Defining data types
New datatypes with the data construct
data Weekday = Mo | Tu | We | Th | Fr | Sa | Su
This is an enumeration type. There are 7 constructors:
Mo, Tu, We, Th, Fr, Sa, Su :: Weekday
data Date = D Int Int Int -- year, month, day
This is a record type. It has a single constructor:
D :: Int -> Int -> Int -> Date
(Data) Constructors
Mo :: Weekday
D :: Int -> Int -> Int -> Date
False :: Bool
(:) :: a -> [a] -> [a]
(,) :: a -> b -> (a, b)
Just :: a -> Maybe a
- Constructors are constants or functions that can be used to construct terms on the right hand side of a declaration.
- They have types targetting the datatype they belong to.
- Constructors determine the shape of values – they are not reduced, but evaluate to themselves.
- We can pattern-match on constructors (and not on ordinary constants or functions).
Datatypes yield programming patterns
From the datatype definition, we can read off the standard design principle for functions over the datatype:
- For each constructor, make a case.
- Use the arguments of the constructor on the right hand side.
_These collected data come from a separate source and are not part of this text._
==> src/rtl/bph_pkg.sv <==
package bph_pkg;
  localparam int BEAT_W = 9;
  localparam int WORD_W = 16;
  localparam int RAM_W  = 2 * BEAT_W;

  // strobes from control to datapath
  typedef struct packed {
    logic latchHi;     // store first beat
    logic commitIdx;   // second index beat
    logic commitData;  // second data beat
  } ctrl_t;
endpackage

==> src/rtl/bph_sync.sv <==
module bph_sync #(
  parameter int WIDTH = 1,
  parameter int STAGES = 2,
  parameter logic [WIDTH-1:0] RESET_VAL = '0
) (
  input  logic             clk,
  input  logic             rstN,
  input  logic [WIDTH-1:0] din,
  output logic [WIDTH-1:0] dout
);
  logic [WIDTH-1:0] chain [STAGES];

  generate
    for (genvar s = 0; s < STAGES; s++) begin : gStage
      if (s == 0) begin : gFirst
        always_ff @(posedge clk or negedge rstN) begin
          if (!rstN) chain[0] <= RESET_VAL;
          else       chain[0] <= din;
        end
      end else begin : gNext
        always_ff @(posedge clk or negedge rstN) begin
          if (!rstN) chain[s] <= RESET_VAL;
          else       chain[s] <= chain[s-1];
        end
      end
    end
  endgenerate

  assign dout = chain[STAGES-1];
endmodule

==> src/rtl/bph_ctrl.sv <==
module bph_ctrl
  import bph_pkg::*;
#(
  parameter logic [2:0] MODE_CODE = 3'b001
) (
  input  logic       clk,
  input  logic       rstN,
  input  logic [2:0] modeSel,
  input  logic       csS,
  input  logic       rsS,
  input  logic       wrS,
  input  logic       rdS,
  output ctrl_t      ctl,
  output logic       rdSecond
);
  logic modeOk, active;
  logic wrPrev, rdPrev;
  logic wrEvent, rdEvent;
  logic wrSecond, beatRs, pairs;

  assign modeOk  = (modeSel == MODE_CODE);
  assign active  = modeOk && !csS;
  assign wrEvent = active && wrS && !wrPrev;
  assign rdEvent = active && rdS && !rdPrev;
  assign pairs   = wrSecond && (rsS == beatRs);

  always_comb begin
    ctl            = '0;
    ctl.latchHi    = wrEvent && !pairs;
    ctl.commitIdx  = wrEvent && pairs && !rsS;
    ctl.commitData = wrEvent && pairs && rsS;
  end

  always_ff @(posedge clk or negedge rstN) begin
    if (!rstN) begin
      wrPrev   <= 1'b1;
      rdPrev   <= 1'b1;
      wrSecond <= 1'b0;
      rdSecond <= 1'b0;
      beatRs   <= 1'b0;
    end else begin
      wrPrev <= wrS;
      rdPrev <= rdS;
      if (!active) begin
        wrSecond <= 1'b0;
        rdSecond <= 1'b0;
      end else begin
        if (wrEvent) begin
          if (pairs) begin
            wrSecond <= 1'b0;
          end else begin
            wrSecond <= 1'b1;
            beatRs   <= rsS;
          end
        end
        if (rdEvent) rdSecond <= !rdSecond;
      end
    end
  end

  AST_CS_RESTART: assert property (@(posedge clk) disable iff (!rstN)
    csS |=> (!wrSecond && !rdSecond));
  AST_MODE_IDLE: assert property (@(posedge clk) disable iff (!rstN)
    !modeOk |=> (!wrSecond && !rdSecond));
  AST_ONE_ACTION: assert property (@(posedge clk) disable iff (!rstN)
    $onehot0({ctl.latchHi, ctl.commitIdx, ctl.commitData}));
endmodule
- Whenever the datatype is recursive, consider making the function recursive.
Booleans
data Bool = False | True
An enumeration type, like Weekday.
Two constructors, no recursion.
Example functions:
not :: Bool -> Bool
not False = True
not True = False
(&&) :: Bool -> Bool -> Bool
(&&) True True = True
(&&) __ = False
Tuples
data (a, b) = (a, b)
data (a, b, c) = (a, b, c)
Parameterized. One constructor each. No recursion. Built-in syntax.
We could define our own, with less convenient syntax:
data Pair a b = MakePair a b
data Triple a b c = MakeTriple a b c
Example functions:
secondOfThree :: (a, b, c) -> b
secondOfThree (x, y, z) = y
secondOfThree' :: Triple a b c -> b
secondOfThree' (MakeTriple x y z) = y
Maybe
data Maybe a = Nothing | Just a
Parameterized. Two constructors. No recursion. Example function:
fromMaybe :: a -> Maybe a -> a
fromMaybe def Nothing = def
fromMaybe def (Just x) = x
Lists
data [a] = [] | a : [a]
Parameterized. Two constructors. Recursive. Built-in syntax. We could define our own, with less convenient syntax.
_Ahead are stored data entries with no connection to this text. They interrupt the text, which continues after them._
**src/rtl/cmo_pkg.sv**
```systemverilog
// Package: shared types and the fixed encoding table of the cache
// maintenance register decoder.
// Assumes: selector fields are CRm (4 bits) and Opcode_2 (3 bits).
package cmo_pkg;

    localparam int CRM_W   = 4;
    localparam int OP2_W   = 3;
    localparam int NUM_OPS = 13;

    // Operation index; the value is the strobe bit position.
    typedef enum logic [3:0] {
        OP_IC_INV_ALL    = 4'd0,
        OP_IC_INV_ALL_IS = 4'd1,
        OP_IC_INV_LINE   = 4'd2,
        OP_ISYNC         = 4'd3,
        OP_DC_INV_LINE   = 4'd4,
        OP_DC_INV_SW     = 4'd5,
        OP_DC_CLN_LINE   = 4'd6,
        OP_DC_CLN_SW     = 4'd7,
        OP_DSYNC         = 4'd8,
        OP_DMEMB         = 4'd9,
        OP_DC_CLN_U_LINE = 4'd10,
        OP_DC_CI_LINE    = 4'd11,
        OP_DC_CI_SW      = 4'd12
    } op_e;

    // Operand format carried by an operation.
    typedef enum logic [1:0] {
        FMT_NONE   = 2'd0,
        FMT_SETWAY = 2'd1,
        FMT_ADDR   = 2'd2
    } fmt_e;

    // One row of the decode table.
    typedef struct packed {
        logic hit;      // pair is defined
        logic nop;      // accepted but performs nothing
        logic user_ok;  // allowed in user mode
        op_e  op;       // strobe index when not a nop
        fmt_e fmt;      // operand format
    } dec_t;

    // Strobe groupings used by checks.
    localparam logic [NUM_OPS-1:0] USER_MASK   = 13'b0_0011_0000_1000;
    localparam logic [NUM_OPS-1:0] SETWAY_MASK = 13'b1_0000_1010_0000;
    localparam logic [NUM_OPS-1:0] ADDR_MASK   = 13'b0_1100_0101_0100;

    // Build a table row.
    function automatic dec_t mk_row(logic nop, logic user_ok, op_e op, fmt_e fmt);
        dec_t r;
        r.hit     = 1'b1;
        r.nop     = nop;
        r.user_ok = user_ok;
        r.op      = op;
        r.fmt     = fmt;
        return r;
    endfunction

    // Decode table: sparse case list over {CRm, Opcode_2}.
    function automatic dec_t cmo_lookup(logic [CRM_W-1:0] crm, logic [OP2_W-1:0] op2);
        dec_t r;
        r = '0;
        case ({crm, op2})
            {4'd0,  3'd4}: r = mk_row(1'b1, 1'b0, OP_IC_INV_ALL,    FMT_NONE);
            {4'd1,  3'd0}: r = mk_row(1'b0, 1'b0, OP_IC_INV_ALL_IS, FMT_NONE);
            {4'd1,  3'd6}: r = mk_row(1'b1, 1'b0, OP_IC_INV_ALL,    FMT_NONE);
            {4'd5,  3'd0}: r = mk_row(1'b0, 1'b0, OP_IC_INV_ALL,    FMT_NONE);
            {4'd5,  3'd1}: r = mk_row(1'b0, 1'b0, OP_IC_INV_LINE,   FMT_ADDR);
            {4'd5,  3'd4}: r = mk_row(1'b0, 1'b1, OP_ISYNC,         FMT_NONE);
            {4'd5,  3'd6}: r = mk_row(1'b1, 1'b0, OP_IC_INV_ALL,    FMT_NONE);
            {4'd5,  3'd7}: r = mk_row(1'b1, 1'b0, OP_IC_INV_ALL,    FMT_NONE);
            {4'd6,  3'd1}: r = mk_row(1'b0, 1'b0, OP_DC_INV_LINE,   FMT_ADDR);
            {4'd6,  3'd2}: r = mk_row(1'b0, 1'b0, OP_DC_INV_SW,     FMT_SETWAY);
            {4'd10, 3'd1}: r = mk_row(1'b0, 1'b0, OP_DC_CLN_LINE,   FMT_ADDR);
            {4'd10, 3'd2}: r = mk_row(1'b0, 1'b0, OP_DC_CLN_SW,     FMT_SETWAY);
            {4'd10, 3'd4}: r = mk_row(1'b0, 1'b1, OP_DSYNC,         FMT_NONE);
            {4'd10, 3'd5}: r = mk_row(1'b0, 1'b1, OP_DMEMB,         FMT_NONE);
            {4'd11, 3'd1}: r = mk_row(1'b0, 1'b0, OP_DC_CLN_U_LINE, FMT_ADDR);
            {4'd14, 3'd1}: r = mk_row(1'b0, 1'b0, OP_DC_CI_LINE,    FMT_ADDR);
            {4'd14, 3'd2}: r = mk_row(1'b0, 1'b0, OP_DC_CI_SW,      FMT_SETWAY);
            default:       r = '0;
        endcase
        return r;
    endfunction

endpackage

```
**src/rtl/cmo_table_decode.sv**
```systemverilog
// Module: cmo_table_decode
// Looks up the selector pair, applies the direction and privilege rules
// and produces the unregistered outcome: one-hot strobe, nop or undef.
// Assumes: the caller qualifies all outputs with the request valid.
module cmo_table_decode
    import cmo_pkg::*;
(
    input  logic [CRM_W-1:0]   crm_i,
    input  logic [OP2_W-1:0]   op2_i,
    input  logic               read_i,
    input  logic               priv_i,
    output logic [NUM_OPS-1:0] strobe_o,
    output logic               nop_o,
    output logic               undef_o,
    output fmt_e               fmt_o
);

    dec_t entry;
    logic allowed;

    // Table lookup for the current selector pair.
    always_comb entry = cmo_lookup(crm_i, op2_i);

    // Access rule: defined pair, write only, privilege or user-permitted.
    always_comb allowed = entry.hit & ~read_i & (priv_i | entry.user_ok);

    // Outcome and format of the operand.
    always_comb begin
        undef_o = ~allowed;
        nop_o   = allowed & entry.nop;
        fmt_o   = (allowed && !entry.nop) ? entry.fmt : FMT_NONE;
    end

    // One strobe line per operation index.
    for (genvar g = 0; g < NUM_OPS; g++) begin : g_strobe
        assign strobe_o[g] = allowed & ~entry.nop & (int'(entry.op) == g);
    end

endmodule

```
**src/rtl/cmo_operand_fmt.sv**
```systemverilog
// Module: cmo_operand_fmt
// Extracts way, set index and line address from the data word according
// to the operand format and the configured cache size.
// Assumes: size codes at or above NUM_SIZES select the smallest cache;
// should-be-zero bits are dropped, never reported.
module cmo_operand_fmt
    import cmo_pkg::*;
#(
    parameter  int DATA_W      = 32,
    parameter  int WAY_W       = 2,
    parameter  int LINE_LSB    = 5,
    parameter  int MIN_SET_W   = 5,
    parameter  int NUM_SIZES   = 5,
    parameter  int SIZE_CODE_W = 3,
    localparam int SET_W_MAX   = MIN_SET_W + NUM_SIZES - 1,
    localparam int ADDR_W      = DATA_W - LINE_LSB
) (
    input  logic [DATA_W-1:0]      wdata_i,
    input  logic [SIZE_CODE_W-1:0] size_i,
    input  fmt_e                   fmt_i,
    output logic [WAY_W-1:0]       way_o,
    output logic [SET_W_MAX-1:0]   set_o,
    output logic [ADDR_W-1:0]      addr_o
);

    int unsigned          set_bits;
    logic [SET_W_MAX-1:0] set_keep;
    logic [SET_W_MAX-1:0] raw_set;

    // Set width selected by the size code; out-of-range codes map to the smallest.
    always_comb begin
        if (int'(size_i) < NUM_SIZES)
            set_bits = unsigned'(MIN_SET_W + int'(size_i));
        else
            set_bits = unsigned'(MIN_SET_W);
    end

    // Per-bit keep mask for the set field.
    for (genvar b = 0; b < SET_W_MAX; b++) begin : g_set_mask
        assign set_keep[b] = (unsigned'(b) < set_bits);
    end

    // Widest possible set field taken straight from the word.
    always_comb raw_set = wdata_i[LINE_LSB +: SET_W_MAX];

    // Operand selection by format; unused fields stay zero.
    always_comb begin
        way_o  = '0;
        set_o  = '0;
        addr_o = '0;
        case (fmt_i)
            FMT_SETWAY: begin
                way_o = wdata_i[DATA_W-1 -: WAY_W];
                set_o = raw_set & set_keep;
            end
            FMT_ADDR: addr_o = wdata_i[DATA_W-1:LINE_LSB];
            default: ;
        endcase
    end

endmodule

```
**src/rtl/cmo_decoder.sv**
```systemverilog
// Module: cmo_decoder (top)
// Decodes accesses to the cache maintenance register into a registered
// one-cycle outcome (strobe, nop or undef) plus a formatted operand.
// Assumes: one request per cycle at most; synchronous active-low reset.
module cmo_decoder
    import cmo_pkg::*;
#(
    parameter  int DATA_W      = 32,
    parameter  int WAY_W       = 2,
    parameter  int LINE_LSB    = 5,
    parameter  int MIN_SET_W   = 5,
    parameter  int NUM_SIZES   = 5,
    parameter  int SIZE_CODE_W = 3,
    localparam int SET_W_MAX   = MIN_SET_W + NUM_SIZES - 1,
    localparam int ADDR_W      = DATA_W - LINE_LSB
) (
    input  logic                   clk,
    input  logic                   rst_n,
    input  logic                   req_valid_i,
    input  logic                   req_read_i,
    input  logic [CRM_W-1:0]       req_crm_i,
    input  logic [OP2_W-1:0]       req_op2_i,
    input  logic [DATA_W-1:0]      req_wdata_i,
    input  logic                   priv_i,
    input  logic [SIZE_CODE_W-1:0] cache_size_i,
    output logic [NUM_OPS-1:0]     op_strobe_o,
    output logic                   nop_o,
    output logic                   undef_o,
    output logic [WAY_W-1:0]       way_o,
    output logic [SET_W_MAX-1:0]   set_o,
    output logic [ADDR_W-1:0]      line_addr_o
);

    logic [NUM_OPS-1:0]   dec_strobe;
    logic                 dec_nop;
    logic                 dec_undef;
    fmt_e                 dec_fmt;
    logic [WAY_W-1:0]     fmt_way;
    logic [SET_W_MAX-1:0] fmt_set;
    logic [ADDR_W-1:0]    fmt_addr;

    cmo_table_decode i_table (
        .crm_i    (req_crm_i),
        .op2_i    (req_op2_i),
        .read_i   (req_read_i),
        .priv_i   (priv_i),
        .strobe_o (dec_strobe),
        .nop_o    (dec_nop),
        .undef_o  (dec_undef),
        .fmt_o    (dec_fmt)
    );

    cmo_operand_fmt #(
        .DATA_W      (DATA_W),
        .WAY_W       (WAY_W),
        .LINE_LSB    (LINE_LSB),
        .MIN_SET_W   (MIN_SET_W),
        .NUM_SIZES   (NUM_SIZES),
        .SIZE_CODE_W (SIZE_CODE_W)
    ) i_fmt (
        .wdata_i (req_wdata_i),
        .size_i  (cache_size_i),
        .fmt_i   (dec_fmt),
        .way_o   (fmt_way),
        .set_o   (fmt_set),
        .addr_o  (fmt_addr)
    );

    // Output register: outcome and operand live for one cycle per request.
    always_ff @(posedge clk) begin
        if (!rst_n || !req_valid_i) begin
            op_strobe_o <= '0;
            nop_o       <= 1'b0;
            undef_o     <= 1'b0;
            way_o       <= '0;
            set_o       <= '0;
            line_addr_o <= '0;
        end else begin
            op_strobe_o <= dec_strobe;
            nop_o       <= dec_nop;
            undef_o     <= dec_undef;
            way_o       <= fmt_way;
            set_o       <= fmt_set;
            line_addr_o <= fmt_addr;
        end
    end

    // ---------------- assertions ----------------
    assert_one_outcome_R7: assert property (@(posedge clk) disable iff (!rst_n)
        req_valid_i |=> ($countones({op_strobe_o, nop_o, undef_o}) == 1));

    assert_idle_quiet_R7: assert property (@(posedge clk) disable iff (!rst_n)
        !req_valid_i |=> ({op_strobe_o, nop_o, undef_o} == '0));

    assert_read_traps_R2: assert property (@(posedge clk) disable iff (!rst_n)
        (req_valid_i && req_read_i) |=> undef_o);

    assert_user_barriers_only_R5: assert property (@(posedge clk) disable iff (!rst_n)
        (req_valid_i && !priv_i) |=> (((op_strobe_o & ~USER_MASK) == '0) && !nop_o));

    assert_small_set_width_R8: assert property (@(posedge clk) disable iff (!rst_n)
        (req_valid_i && cache_size_i == '0) |=> (set_o[SET_W_MAX-1:MIN_SET_W] == '0));

    assert_bad_size_as_small_R9: assert property (@(posedge clk) disable iff (!rst_n)
        (req_valid_i && int'(cache_size_i) >= NUM_SIZES) |=> (set_o[SET_W_MAX-1:MIN_SET_W] == '0));

    assert_addr_only_addr_ops_R11: assert property (@(posedge clk) disable iff (!rst_n)
        (line_addr_o != '0) |-> ((op_strobe_o & ADDR_MASK) != '0));

    assert_way_only_setway_ops_R11: assert property (@(posedge clk) disable iff (!rst_n)
        ((way_o != '0) || (set_o != '0)) |-> ((op_strobe_o & SETWAY_MASK) != '0));

endmodule

```
**config.mk**
```make
export PLATFORM = sky130hd
export DESIGN_NAME = cmo_decoder
export DESIGN_NICKNAME = d
export VERILOG_FILES = /design/src/rtl/cmo_pkg.sv /design/src/rtl/cmo_table_decode.sv /design/src/rtl/cmo_operand_fmt.sv /design/src/rtl/cmo_decoder.sv
export SDC_FILE = /design/constraint.sdc
export NUM_CORES = 1
export LEC_CHECK = 0
export BUFFER_PORTS_ARGS = -buffer_cell sky130_fd_sc_hd__buf_4
export CORE_AREA = 3 3 65 91
export DETAILED_ROUTE_END_ITERATION = 16
export DIE_AREA = 0 0 68 94
export PLACE_DENSITY = 0.81
export SYNTH_ARGS = -nofsm -noshare
export SYNTH_HDL_FRONTEND = slang
export SYNTH_HIERARCHICAL = 1
export SYNTH_SLANG_ARGS = --single-unit
export TNS_END_PERCENT = 10
```
**constraint.sdc**
```tcl
create_clock -name clk -period 2.6 [get_ports clk]
set_input_delay 0 -clock clk [delete_from_list [all_inputs] [get_ports clk]]
set_output_delay 0 -clock clk [all_outputs]
set_load 0.005 [all_outputs]
```
==> results.py, run 1 <==
metrics = {
    "finish": {
        "stdcell_count": 398,
        "n_fill_cell": 469,
        "n_antenna_cell": 0,
        "layout-drive-gt1-share_pct": 50.6,
        "nets": 379,
        "area_delta_synth_final_pct": 31.9,
        "multi_input_area_sq_um": 1240,
        "seqCellArea_sq_um": 1060,
    },
    "synthesis": {
        "synth_edf_count": 0,
        "synth_area_sq_um": 2430,
        "netlist_instances": 248,
        "ys.warnings.count": 6,
        "yosysUniqueCellTypes": 55,
        "ys.flop_type": "dfxtp_1",
        "ys_seq_elements": 53,
        "async_flop_share_pct": 0,
        "synth_seq_area_share_pct": 43.7,
        "synth_nets": 296,
        "avgSynthCellArea_sq_um": 9.79,
    },
    "pwr": {
        "p_leak_nw": 1.59,
        "max-vdd-ir-drop_mv": 0.271,
        "power_density_nw_per_um2": 446,
    },
    "global_routing": {
        "globalRouteTotalUtil_pct": 18.3,
        "grt_max_degree": 54,
        "first_global_vias": 1958,
        "grt_pass1_wl_um": 9030,
        "grt_overflow": 0,
        "antenna_found_initial": 0,
    },
    "hold_path": {
        "hold-path-cell-count": 3,
        "min_path_type": "input port to register",
    },
    "floorplan": {
        "die_x_um": 68,
        "start_util_pct": 46.7,
        "core_area_sq_um": 5200,
        "ios": 100,
        "die_y_um": 94,
        "die_area_sq_um": 6390,
        "row_count": 31,
    },
    "drt": {
        "met3_length_um": 465,
        "routed_wl_um": 5680,
        "drtIter0Drc": 146,
        "drt-vias-per-instance": 5.15,
        "highest_layer": "met4",
        "met1_length_um": 2240,
        "vias": 2048,
        "postRouteAntennaNets": 0,
        "drcViolationCount": 0,
        "drt-pass1-iter-count": 4,
        "routedWlPerCell_um": 14.3,
        "wl_met2_um": 2790,
    },
    "clocking": {
        "htree_levels": 2,
        "clock_path_buffers": 2,
        "cts_tree": "built",
        "postCtsHoldBufs": 0,
        "tritoncts_num_sinks": 53,
        "cts-resized-gates": 0,
        "post-cts-setup-buffers": 0,
        "clockRootBuffer": "clkbuf_8",
        "cts_made_buffers": 5,
        "path_clk_slew_ps": 90,
    },
    "timing": {
        "slew_headroom_pct": 72.7,
        "tightestPinTransition_ps": 409,
        "setup_viol_count_final": 0,
        "min_period_over_period_pct": 74.0,
        "finalHoldViolCount": 0,
        "fin_setup_tns_ps": 0,
        "slew_viol_final": 0,
        "rsz0062_at_grt": "false",
        "max_freq_mhz": 520,
        "finalCriticalPeriod_ps": 1920,
    },
    "worst_setup_path": {
        "cp_num_buf_inv": 1,
        "critPathMaxStageDelay_ps": 310,
        "path_depth": 10,
        "required_ps": 2790,
        "crit_fanout": 8,
        "critPathLaunchType": "input port",
        "cp_top_family": "simple AND/OR/NAND/NOR gates",
        "worstSetupPathType": "input port to register",
        "arrival_ps": 2110,
        "cp_slowest_cell": "and3b_4",
        "cpMostUsedCell": "nor2_1",
        "cp-end-kind": "register",
        "cp_cell_sequence": "buf_4 > and3b_4 > a31oi_1 > nor2_1 > nor2_1 > nor3_1 > and2b_1 > a21boi_2 > and3_1 > and3_2",
    },
    "placement": {
        "dp.cells": 390,
        "portBuffers": 94,
        "place_congestion": 0.859,
        "dp_hpwl_um": 4280,
    },
    "job": {
        "drv_cap": 0,
    },
    "outcome": {
        "status": "finished, final reports clean",
    },
}
==> worst min-delay path, delay by kind of cell <==
| family | cells | cell delay, ps |
|---|---|---|
| buffers and inverters | 1 | 70 |
| and+or+nand+nor | 2 | 260 |
==> logic make-up (layout without fill, tap and decap cells) <==
logic type,after synthesis,after routing,synth area share [%]
xor gates and xnor gates,5,5,2.11
buffers and inverters,22,106,5.31
and+or+nand+nor,142,142,40.2
adders and majority gates,2,2,0.928
AOI/OAI and AO/OA,24,24,7.78
DFF,53,53,43.7
==> Yosys cell counts (4+ instances only) <==
cell type / number / area share, %
and2_1: 31 / 8.0
dfxtp_1: 53 / 44
nor2_1: 12 / 1.9
nand2_1: 4 / 0.62
buf_2: 8 / 1.6
clkbuf_2: 5 / 1.0
nand3_1: 4 / 0.82
nor3_1: 8 / 1.6
o21ai_0: 4 / 0.82
and3_2: 53 / 16
buf_6: 4 / 1.9
==> cell type report <==
| type | instances | share of cell area [%] |
|---|---|---|
| inverter | 3 | 0.352 |
| tap | 66 | 2.58 |
| multi-input combinational | 173 | 38.6 |
| clock buffer | 6 | 2.58 |
| clock inverter | 2 | 0.430 |
| timing repair buffer | 95 | 22.3 |
| sequential | 53 | 33.1 |
==> worst paths after layout <==
| kind | start | endpoint | slack (ps) |
|---|---|---|---|
| worst max-delay path | req_op2_i[1] | set_o[5]$_SDFF_PP0_ | 680 |
| worst min-delay path | req_wdata_i[15] | line_addr_o[10]$_SDFF_PP0_ | 70 |
==> where the power goes <==
part	switching (mW)	leakage [nW]	internal, mW
clock	0.245	0.0512	0.216
sequential	0.000394	0.427	0.812
combinational	0.0794	1.11	0.0741
total	0.325	1.59	1.10
==> cell usage in the layout, fill, tap and decap left out, types with 3 or more instances in the layout <==
| cell | count |
|---|---|
| and3_1 | 3 |
| a21oi_1 | 3 |
| inv_1 | 3 |
| nor2_1 | 12 |
| dfxtp_1 | 53 |
| and2_1 | 31 |
| o21ai_0 | 4 |
| and3_2 | 53 |
| xnor2_1 | 3 |
| nor2b_1 | 3 |
| nand2_1 | 4 |
| buf_4 | 95 |
| clkbuf_8 | 6 |
| nor3_1 | 8 |
| nand3_1 | 4 |
==> per-layer routing <==
metal  track usage, %  vias to the layer above
li1                 -                     1030
met1             21.6                      921
met2             30.7                       82
met3             3.95                       15
met4             8.29                        0
met5                0                        -
==> metrics by stage <==
step           instance area [sq um]  utilization, %  hold WS [ps]  setup WS (ps)  total power, mW
2_1_floorplan                   2430               -           167            666            0.920
3_3_place_gp                    3110            59.7           361            405            0.983
3_5_place_dp                    3110            59.7           364            356            0.985
4_1_cts                         3200            61.6          60.9            677             1.44
5_1_grt                         3200            61.6          66.3            461             1.49
6_report                        3200            61.6          65.6            677             1.43
==> state kept, by name, summed over array words and instances, names as in the netlist <==
| name | cells |
|---|---|
| line_addr_o | 27 |
| nop_o | 1 |
| op_strobe_o | 13 |
| set_o | 9 |
| undef_o | 1 |
| way_o | 2 |
No activity file was read; power rests on OpenSTA's default activity.
==> inputs of run 2 (changes only) <==
==> constraint.sdc (replaced) <==
create_clock -name clk -period 1.8 [get_ports clk]
set_input_delay 0 -clock clk [delete_from_list [all_inputs] [get_ports clk]]
set_output_delay 0 -clock clk [all_outputs]
set_load 0.005 [all_outputs]
==> run 2 against run 1 <==
Against the previous run:
- die area stayed put
- final cell count rose by 6.3%
- wire length increased by 10%
- total power increased by 45%
- critical path type unchanged
- sequential cell count is the same
- critical endpoint is now set_o[6]$_SDFF_PP0_
- final area up 7.0%
- clock-buffer cell count is 1 higher
- global-route usage increased by 1.9 points
- worst hold slack got worse by 7.0 ps
- first-iteration DRC count fell by 23%
- critical path depth unchanged
- clock power increased by 37%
data List a = Nil | Cons a (List a)
We have seen lots of example functions following the standard design principle.
The data construct
The syntax of the data construct:
data Type arg1...argm = Con1 ty1 ... tyn
| Con2 ...
| ...
Introduces the new datatype Type and the data constructors Con1 , Con2 , ... .
Types of constructors are determined by the data declaration:
Con1 :: ty1 -> ... -> tyn -> Type arg1 ... argm
Type and constructor names must start with an uppercase letter; symbolic infix constructors must start with a colon ( : ). Lists and tuples support additional built-in syntax that cannot be used for other datatypes.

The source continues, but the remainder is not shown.